Found an “impossible” newborn star near a black hole

Scientists have found a young star near the supermassive black hole Sagittarius A*, which is located in the center of our Galaxy. The radiation existing in that place should prevent its formation, but it still somehow formed.

A newborn star near a black hole. Source:

“Impossible” newborn star

An international team of scientists has discovered a star in the very center of the Milky Way near the supermassive black hole Sagittarius A*, which is only a few tens of thousands of years old. It is younger than humanity and is still at the stage of formation.

This is a rather heavy “baby”. The mass of the star is 15 times greater than the solar one, and it exceeds our luminary by 10 times in size. At the same time, the theory suggests that this luminary simply cannot have formed in the place where we now see it.

The fact is that a lot of dynamic processes occur in the vicinity of a supermassive black hole, as a result of which ultraviolet and X-ray radiation are generated, interfering with star formation.

Therefore, it is believed that the vicinity of a supermassive black hole is a region of old stars. They orbit around it at high speeds and eventually approach Sagittarius A* close enough for its tidal forces to tear them to pieces.

How a star was born

And nevertheless, there are young stars near Sagittarius A*. The recently discovered newborn star is not the first, although it is the youngest of them. Until now, how these luminaries are formed remains a mystery to scientists. It is most likely that the place of their formation is a gas-dust disk located several light-years from a supermassive black hole.

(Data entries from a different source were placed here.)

==> config.mk <==
export PLATFORM = sky130hd
export DESIGN_NAME = upload_arbiter
export DESIGN_NICKNAME = d
export VERILOG_FILES = /design/src/rtl/upload_arbiter.sv
export SDC_FILE = /design/constraint.sdc
export NUM_CORES = 1
export LEC_CHECK = 0
export ABC_CLOCK_PERIOD_IN_PS = 7170
export BUFFER_PORTS_ARGS = -buffer_cell sky130_fd_sc_hd__clkbuf_2
export CORE_MARGIN = 2
export CORE_UTILIZATION = 45
export CTS_BUF_LIST = sky130_fd_sc_hd__clkbuf_4 sky130_fd_sc_hd__clkbuf_8 sky130_fd_sc_hd__clkbuf_16
export DETAILED_ROUTE_END_ITERATION = 12
export PLACE_DENSITY = 0.68
export SLEW_MARGIN = 20
export SYNTH_ARGS = -nofsm -noshare
export SYNTH_HDL_FRONTEND = slang
export SYNTH_SLANG_ARGS = --single-unit
==> constraint.sdc <==
create_clock -name clk -period 7.17 [get_ports clk]
set_input_delay 1.434 -clock clk [delete_from_list [all_inputs] [get_ports clk]]
set_output_delay 1.434 -clock clk [all_outputs]
set_load 0.01 [all_outputs]
==> src/rtl/upload_arbiter.sv <==
// rtl/upload_arbiter.sv - round-robin framer merging source packets onto the USB upload byte stream
// Frame: HDR0 HDR1 cmd lenH lenL payload[len] checksum.
module upload_arbiter #(
  parameter int         NUM_SRC = 3,
  parameter logic [7:0] HDR0    = 8'hAA,
  parameter logic [7:0] HDR1    = 8'h44
) (
  input  logic                    clk,
  input  logic                    rst,
  input  logic [NUM_SRC-1:0]      src_req,
  input  logic [NUM_SRC*8-1:0]    src_cmd,
  input  logic [NUM_SRC*16-1:0]   src_len,
  input  logic [NUM_SRC*8-1:0]    src_data,
  input  logic [NUM_SRC-1:0]      src_valid,
  output logic [NUM_SRC-1:0]      src_ready,
  output logic [NUM_SRC-1:0]      src_grant,
  output logic [7:0]              upload_data,
  output logic                    upload_valid,
  input  logic                    upload_ready,
  output logic                    busy
);
  localparam int IW = (NUM_SRC > 1) ? $clog2(NUM_SRC) : 1;

  typedef enum logic [2:0] {IDLE, H0, H1, CMD, LENH, LENL, DATA, CSUM} state_t;

  state_t        state, state_nxt;
  logic [IW-1:0] gnt_idx, last_grant, win_idx, cand;
  logic          win_found;
  logic [7:0]    cmd_q, csum, win_cmd, gnt_data;
  logic [15:0]   len_q, cnt, win_len;
  logic          gnt_valid, xfer;
  int            idx;

  assign xfer      = upload_valid && upload_ready;
  assign win_cmd   = src_cmd[{win_idx, 3'b000} +: 8];
  assign win_len   = src_len[{win_idx, 4'b0000} +: 16];
  assign gnt_data  = src_data[{gnt_idx, 3'b000} +: 8];
  assign gnt_valid = src_valid[gnt_idx];

  // Search begins one past the last winner so every requester gets a turn.
  always_comb begin
    win_found = 1'b0;
    win_idx   = '0;
    idx       = 0;
    cand      = '0;
    for (int k = 0; k < NUM_SRC; k++) begin
      idx = int'(last_grant) + 1 + k;
      if (idx >= NUM_SRC) idx = idx - NUM_SRC;
      cand = IW'(idx);
      if (!win_found && src_req[cand]) begin
        win_found = 1'b1;
        win_idx   = cand;
      end
    end
  end

  always_ff @(posedge clk or posedge rst) begin
    if (rst) state <= IDLE;
    else     state <= state_nxt;
  end

  always_comb begin
    state_nxt = state;
    case (state)
      IDLE:    if (win_found) state_nxt = H0;
      H0:      if (xfer) state_nxt = H1;
      H1:      if (xfer) state_nxt = CMD;
      CMD:     if (xfer) state_nxt = LENH;
      LENH:    if (xfer) state_nxt = LENL;
      LENL:    if (xfer) state_nxt = (len_q == 16'd0) ? CSUM : DATA;
      DATA:    if (xfer && (cnt == len_q - 16'd1)) state_nxt = CSUM;
      CSUM:    if (xfer) state_nxt = IDLE;
      default: state_nxt = IDLE;
    endcase
  end

  always_comb begin
    upload_data  = 8'h00;
    upload_valid = 1'b0;
    src_ready    = '0;
    src_grant    = '0;
    busy         = (state != IDLE);
    if (state != IDLE) src_grant[gnt_idx] = 1'b1;
    case (state)
      H0:   begin upload_data = HDR0;         upload_valid = 1'b1; end
      H1:   begin upload_data = HDR1;         upload_valid = 1'b1; end
      CMD:  begin upload_data = cmd_q;        upload_valid = 1'b1; end
      LENH: begin upload_data = len_q[15:8];  upload_valid = 1'b1; end
      LENL: begin upload_data = len_q[7:0];   upload_valid = 1'b1; end
      DATA: begin
        upload_data        = gnt_data;
        upload_valid       = gnt_valid;
        src_ready[gnt_idx] = upload_ready;
      end
      CSUM: begin upload_data = csum;         upload_valid = 1'b1; end
      default: ;
    endcase
  end

  // Header fields are folded into the checksum at grant time; payload adds on each transfer.
  always_ff @(posedge clk or posedge rst) begin
    if (rst) begin
      gnt_idx    <= '0;
      last_grant <= IW'(NUM_SRC - 1);
      cmd_q      <= 8'h00;
      len_q      <= 16'h0000;
      cnt        <= 16'h0000;
      csum       <= 8'h00;
    end else begin
      case (state)
        IDLE: if (win_found) begin
          gnt_idx <= win_idx;
          cmd_q   <= win_cmd;
          len_q   <= win_len;
          cnt     <= 16'h0000;
          csum    <= win_cmd + win_len[15:8] + win_len[7:0];
        end
        DATA: if (xfer) begin
          cnt  <= cnt + 16'd1;
          csum <= csum + gnt_data;
        end
        CSUM: if (xfer) last_grant <= gnt_idx;
        default: ;
      endcase
    end
  end
endmodule

=== Word-level counts from Yosys, hierarchy flattened ===
Index checks and enable logic that the tools add are counted.

* Register bits: 55
* Input bits: 105
* Output and inout bits: 16
* Logic and storage cells: 102

* Add/subtract/negate cells: 11
* Magnitude comparators: 8
* Eq/ne operators: 17
* Shift-type cells: 3
* Mux-type cells: 39
* Bitwise operators: 1
* Reductions and logical operators: 16

{| class="wikitable"
|+ Operators by type and width
! operator !! number
|-
| $pmux 8 s7 || 1
|-
| $shiftx 24x6->8 || 2
|-
| $shiftx 48x7->16 || 1
|-
| $mux 16 || 2
|-
| $pmux 16 s2 || 1
|-
| $mux 3 || 10
|-
| $add 8x8->8 || 3
|-
| $pmux 3 s8 || 1
|-
| $ne 2x2->1 const B || 9
|-
| $add 16x1->16 const B || 1
|-
| $eq 16x16->1 || 1
|-
| $logic_not 16->1 || 1
|-
| $mux 8 || 2
|-
| $pmux 8 s2 || 1
|-
| $sub 16x1->16 const B || 1
|-
| $eq 3x3->1 const B || 4
|-
| $lt 2x3->1 const B || 4
|-
| $mux 2 || 6
|-
| $mux 1 || 9
|-
| $bmux 1 s2 || 4
|-
| $ge 4x2->1 const B || 2
|-
| $reduce_and 8->1 || 1
|-
| $eq 3x2->1 const B || 2
|-
| $reduce_or 6->1 || 1
|-
| 17 further kinds || 25
|}

=== Depth between registers and ports, before layout ===
* Depth after elaboration: 17
* Gate-level depth with buffers: 22

=== Worst setup path after synthesis ===
No wires, ideal clock.

* Kind: input to register
* Start: in src_req[2]
* End: reg csum[7]
* Setup time: 124 ps
* Data arrival time: 5371 ps
* Slack: 1675 ps
* Stages on the path: 19
* Cell sequence: mux2i_1 -> nand2_1 -> o41ai_2 -> buf_2 -> buf_2 -> buf_2 -> a21oi_1 -> fa_1 -> inv_1 -> ha_1 -> fa_1 -> a211oi_1 -> nor2_1 -> o21a_1 -> nor2_1 -> xnor2_1 -> xnor2_1 -> xnor2_1 -> a211o_1

* Word-level cells in the longest chain between the ends: 14
* Elaborated cells on any way between the ends: 24

{| class="wikitable"
|+ RTL lines
! element !! RTL line !! RTL
|-
| from (decl) || 10 || <nowiki>input logic [NUM_SRC-1:0] src_req,</nowiki>
|-
| $bmux 1 s2 || 50 || <nowiki>if (!win_found && src_req[cand]) begin</nowiki>
|-
| $mux 1 (not written as such) || 50 ||
|-
| $mux 1 || 50 ||
|-
| $logic_not 1->1 || 50 ||
|-
| $logic_and 1x1->1 || 50 ||
|-
| $mux 1 || 50 ||
|-
| $logic_not 1->1 || 50 ||
|-
| $logic_and 1x1->1 || 50 ||
|-
| $mux 2 || 50 ||
|-
| $shiftx 48x7->16 or $shiftx 24x6->8 (tied branches) || 36, 35 ||
|-
| $add 8x8->8 (2 in series) || 116 || <nowiki>csum <= win_cmd + win_len[15:8] + win_len[7:0];</nowiki>
|-
| $mux 8 || 111 || <nowiki>IDLE: if (win_found) begin</nowiki>
|-
| $pmux 8 s2 || 110 || <nowiki>case (state)</nowiki>
|-
| to (signal assigned) || 116 ||
|-
| to (signal assigned) || 120 || <nowiki>csum <= csum + gnt_data;</nowiki>
|-
| to (decl) || 29 || <nowiki>logic [7:0] cmd_q, csum, win_cmd, gnt_data;</nowiki>
|}

Several ways; a longest one is shown, not always the timed one. The select of a mux whose other input is x is not followed.
A chain may end at the register's enable or synchronous reset.

=== Worst setup path after layout ===
Ends and elaborated chain as after synthesis.

==> flow_summary.json <==
{
  "ys_async_sr_fraction": 1.00,
  "cts_tree": "built",
  "synth_compound_area_frac": 0.177,
  "ys_top_cells_by_area": "dfrtp_1 (28%), mux2i_1 (7.9%), xnor2_1 (5.8%)",
  "dieWidth_um": 108,
  "worstPathRequired_ns": 7.37,
  "wl_per_cell_um": 16.9,
  "cap_violations": 0,
  "antenna_found_initial": 0,
  "crit_family": "compound AO/OA/AOI/OAI gates",
  "diodes": 0,
  "areaGrowthSynthToFinish_pct": 16.0,
  "dpl.hpwl_um": 11300,
  "critPathMaxFanout": 25,
  "cpPeakStageDelay_ns": 0.94,
  "synth.net_count": 717,
  "crit_arrival_ns": 5.98,
  "postRouteAntennaNets": 0,
  "clkSlewWorstSetupHoldPaths_ns": 0.11,
  "post-cts-setup-buffer-count": 0,
  "avgSynthCellArea_um2": 8.31,
  "dieArea_mm2": 0.0116,
  "crit_buf_inv": 3,
  "cp_cell_sequence": "clkbuf_2 > mux2i_1 > nand2_1 > o41ai_4 > buf_4 > a21oi_1 > fa_1 > inv_1 > ha_1 > fa_1 > a211oi_1 > nor2_1 > o21a_1 > nor2_1 > xnor2_1 > xnor2_1 > xnor2_1 > a211o_1",
  "tightest_slew_ns": 1.07,
  "cts_buffers": 5,
  "ir_worst_vdd_v": 0.000327,
  "synth_ff_type": "dfrtp_1",
  "fp.dieH_um": 108,
  "yosys.area.top_type": "dfrtp_1",
  "hold_violations": 0,
  "slowest_stage": "o41ai_4",
  "synth-seq-area-share": 0.284,
  "port_buffers": 120,
  "grt_max_degree": 56,
  "cts_resized": 0,
  "synth-simple-area-share": 0.190,
  "setup_viol": 0,
  "p_per_area_mw_per_mm2": 549,
  "fin_nets": 818,
  "tns_ns": 0,
  "globalRouteTotalUtil": 0.244,
  "cts_sinks": 55,
  "yosys.area_share.adder": 0.0889,
  "grt-ovfl-total": 0,
  "synth_most_common_cell": "nand2_1",
  "io_pins": 121,
  "synth.top_cell.area_share": 0.279,
  "worstSetupEndpointType": "register",
  "ctsHoldBuffers": 0,
  "clock_latency_ns": 0.31,
  "syn_inst": 583,
  "ys_types": 61,
  "synth-edff-count": 0,
  "skew_ns": 0.0135,
  "core_mm2": 0.0104,
  "synth-xor-area-share": 0.0886,
  "slew-limit-headroom": 0.287,
  "grt_pass1_vias": 4395,
  "cts-htree-levels": 2,
  "hold_path.class": "register to register",
  "via_count": 4627,
  "synth_seq_cells": 55,
  "period_needed_ns": 5.78,
  "period_share": 0.807,
  "synth_top_cells_by_count": "nand2_1 (65), nor2_1 (64), dfrtp_1 (54)",
  "clock_path_buffers": 2,
  "synth_area_mm2": 0.00484,
  "final_area_mm2": 0.00562,
  "rsz0062_at_grt": "no",
  "route.detailed.drc": 0,
  "gp_routability_congestion": 0.907,
  "ctsRootBufferMaster": "clkbuf_8",
  "p_leak_nw": 2.60,
  "placed_area_mm2": 0.00553,
  "worstSetupPathType": "input port to register",
  "drive_gt1_frac": 0.232,
  "yosys_warnings": 0,
  "synth_top_family_by_area": "simple AND/OR/NAND/NOR gates",
  "grt_pass1_wl_um": 22300,
  "drt_iter0_markers": 339,
  "start_kind": "input port",
  "status": "finished, final reports clean",
  "fmax_mhz": 173,
  "wl_um": 13900,
  "cpMostUsedCell": "xnor2_1",
  "drt-vias-per-instance": 5.64,
  "holdWs_ns": 0.494,
  "slew_viol_final": 0,
  "rows": 37,
  "initial_core_util": 0.467,
  "drt_first_pass_iters": 5,
  "muxShareOfSynthArea": 0.123
}
## state kept, by name, indices dropped and copies added (netlist names)
name and count:
len_q 16, csum 8, cnt 16, last_grant 2
gnt_idx 2, cmd_q 8, state 3
## tightest hold or removal path, cell delays in order (launching register included)
cell and delay [ns]:
dfrtp_1 0.36, nand2_1 0.05, o21ai_0 0.06
## metrics by stage
step	worst slack (ns)	utilization	power, W	instances
finish	1.39	0.542	0.00308	821
detailed placement	1.10	0.533	0.00288	813
global route	1.05	0.542	0.00337	821
floorplan	1.67	-	0.00229	583
global placement	1.26	0.533	0.00282	813
CTS	1.44	0.542	0.00307	821
## metal layers
metal,track usage,wire length (um),vias up
li1,-,-,2241
met1,0.343,6350,2163
met2,0.408,6490,199
met3,0.0248,791,24
met4,0.0531,279,0
met5,0,0,-
## worst paths after layout
kind	depth (start not counted)	slack [ns]	start	to
min reg2reg	2	0.49	cmd_q[5]	cmd_q[5]
min	2	0.49	cmd_q[5]	cmd_q[5]
min in group asynchronous	3	1.27	rst	cnt[2]
max reg2reg	18	1.70	last_grant[0]	csum[7]
max in group asynchronous	3	5.40	rst	cnt[9]
max	18	1.39	src_req[2]	csum[7]
## power breakdown
| group | leakage [nW] | internal [W] | switching (W) |
|---|---|---|---|
| logic | 1.86 | 0.000974 | 0.00127 |
| registers | 0.695 | 0.000424 | 0.000229 |
| clock network | 0.0485 | 0.0000705 | 0.000113 |
| total | 2.60 | 0.00147 | 0.00161 |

Such gas-dust clouds are dense enough for their outer layers to trap all the high-energy rays coming from the black hole. Under such conditions, not only stars can form, but complex organic molecules can also be preserved.

According to the assumptions of scientists, parts of this disk, under the influence of their own weight, are compressed into separate clouds, each weighing hundreds of solar masses. Massive stars are born inside them, the solar wind from which quickly disperses gas and dust, and they begin to rapidly fall on the black hole.

This scenario is partially confirmed by the presence of several gas-dust clumps next to the newborn star. However, it remained unknown whether they were really born together with it. However, this assumption explains everything observed well.